* **Task input**

### src/rtl/itof_pipe.sv
// itof_pipe: pipelined 32-bit integer to IEEE-754 single-precision converter.
// It supports signed or unsigned operands, round-to-nearest-even or
// round-toward-zero, an inexact flag, and valid/ready flow control.
//
// Handshake: an input transfers on a rising edge where in_valid & in_ready.
// An output transfers on a rising edge where out_valid & out_ready.
// in_ready is the global advance enable (~out_valid | out_ready). It is purely
// combinational from the output stage and out_ready. Every stage moves
// together or holds together, so bubbles stay in place.
//
// Stage split for NSTAGE >= 2:
//   stage 0 holds the sign and magnitude,
//   stage 1 holds the packed result after LZC, normalise and round,
//   stages 2.. are plain delay registers.
// For NSTAGE == 1 the whole conversion sits in front of the single output
// register.
module itof_pipe #(
    parameter int NSTAGE = 2
) (
    input  logic        clk,
    input  logic        rstn,
    input  logic        in_valid,
    output logic        in_ready,
    input  logic [31:0] x,
    input  logic        uns,
    input  logic        rm,
    output logic        out_valid,
    input  logic        out_ready,
    output logic [31:0] y,
    output logic        inexact
);

    logic        en;
    logic        in_s;
    logic [31:0] in_m;

    assign en       = ~out_valid | out_ready;
    assign in_ready = en;

    // Sign and magnitude. Signed 0x80000000 negates to itself, which is 2^31 unsigned.
    assign in_s = ~uns & x[31];
    assign in_m = in_s ? (32'd0 - x) : x;

    // Returns {inexact, y} for a sign/magnitude pair; rz=1 selects truncation.
    function automatic logic [32:0] convert(input logic s, input logic [31:0] m,
                                            input logic rz);
        logic [4:0]  p;
        logic [31:0] norm;
        logic [22:0] mant;
        logic        g;
        logic        st;
        logic        inc;
        logic [23:0] sum;
        logic [7:0]  e;
        p = 5'd0;
        for (int i = 0; i < 32; i++) begin
            if (m[i]) p = i[4:0];
        end
        // Left-align the leading one at bit 31; bits below bit 0 zero-fill.
        norm = m << (5'd31 - p);
        mant = norm[30:8];
        g    = norm[7];
        st   = |norm[6:0];
        inc  = ~rz & g & (st | mant[0]);
        sum  = {1'b0, mant} + {23'd0, inc};
        // A mantissa carry wraps the fraction to zero and bumps the exponent.
        e    = 8'd127 + {3'd0, p} + {7'd0, sum[23]};
        if (m == 32'd0) convert = 33'd0;
        else            convert = {g | st, s, e, sum[22:0]};
    endfunction

    generate
        if (NSTAGE == 1) begin : g_one
            logic        v_q;
            logic [31:0] y_q;
            logic        ix_q;
            logic [32:0] conv_d;

            assign conv_d = convert(in_s, in_m, rm);

            // Single output register that loads the full conversion on advance.
            always_ff @(posedge clk or negedge rstn) begin
                if (!rstn) begin
                    v_q  <= 1'b0;
                    y_q  <= 32'h0;
                    ix_q <= 1'b0;
                end else if (en) begin
                    v_q <= in_valid;
                    if (in_valid) begin
                        y_q  <= conv_d[31:0];
                        ix_q <= conv_d[32];
                    end
                end
            end

            assign out_valid = v_q;
            assign y         = y_q;
            assign inexact   = ix_q;
        end else begin : g_multi
            logic        s0_v_q;
            logic        s0_s_q;
            logic [31:0] s0_m_q;
            logic        s0_rm_q;
            logic        r_v_q  [1:NSTAGE-1];
            logic [31:0] r_y_q  [1:NSTAGE-1];
            logic        r_ix_q [1:NSTAGE-1];
            logic [32:0] conv_d;

            assign conv_d = convert(s0_s_q, s0_m_q, s0_rm_q);

            // Stage 0 captures the sign, the magnitude and the rounding mode of an accepted input.
            always_ff @(posedge clk or negedge rstn) begin
                if (!rstn) begin
                    s0_v_q  <= 1'b0;
                    s0_s_q  <= 1'b0;
                    s0_m_q  <= 32'h0;
                    s0_rm_q <= 1'b0;
                end else if (en) begin
                    s0_v_q <= in_valid;
                    if (in_valid) begin
                        s0_s_q  <= in_s;
                        s0_m_q  <= in_m;
                        s0_rm_q <= rm;
                    end
                end
            end

            // Result stages: stage 1 takes the rounded result and later stages shift it along.
            always_ff @(posedge clk or negedge rstn) begin
                if (!rstn) begin
                    for (int k = 1; k < NSTAGE; k++) begin
                        r_v_q[k]  <= 1'b0;
                        r_y_q[k]  <= 32'h0;
                        r_ix_q[k] <= 1'b0;
                    end
                end else if (en) begin
                    r_v_q[1] <= s0_v_q;
                    if (s0_v_q) begin
                        r_y_q[1]  <= conv_d[31:0];
                        r_ix_q[1] <= conv_d[32];
                    end
                    for (int k = 2; k < NSTAGE; k++) begin
                        r_v_q[k] <= r_v_q[k-1];
                        if (r_v_q[k-1]) begin
                            r_y_q[k]  <= r_y_q[k-1];
                            r_ix_q[k] <= r_ix_q[k-1];
                        end
                    end
                end
            end

            assign out_valid = r_v_q[NSTAGE-1];
            assign y         = r_y_q[NSTAGE-1];
            assign inexact   = r_ix_q[NSTAGE-1];
        end
    endgenerate

endmodule
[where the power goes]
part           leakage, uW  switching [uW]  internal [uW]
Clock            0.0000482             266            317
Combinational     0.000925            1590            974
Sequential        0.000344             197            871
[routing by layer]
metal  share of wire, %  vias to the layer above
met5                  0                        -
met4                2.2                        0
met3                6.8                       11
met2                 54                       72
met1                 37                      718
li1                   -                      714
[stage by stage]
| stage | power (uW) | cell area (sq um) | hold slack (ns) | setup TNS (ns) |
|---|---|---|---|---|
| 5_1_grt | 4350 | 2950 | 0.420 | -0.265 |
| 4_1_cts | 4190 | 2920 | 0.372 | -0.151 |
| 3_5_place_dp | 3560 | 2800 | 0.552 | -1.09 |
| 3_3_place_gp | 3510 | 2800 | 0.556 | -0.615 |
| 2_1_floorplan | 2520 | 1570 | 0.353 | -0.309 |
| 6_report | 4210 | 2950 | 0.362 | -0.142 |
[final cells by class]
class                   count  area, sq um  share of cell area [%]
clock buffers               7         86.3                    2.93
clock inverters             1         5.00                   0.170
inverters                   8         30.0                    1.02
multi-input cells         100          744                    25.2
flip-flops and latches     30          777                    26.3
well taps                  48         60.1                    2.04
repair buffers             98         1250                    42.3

* **Your goal**
From the data above, pick out each line containing "area" and copy it.

* **Expected answer**
| stage | power (uW) | cell area (sq um) | hold slack (ns) | setup TNS (ns) |
class                   count  area, sq um  share of cell area [%]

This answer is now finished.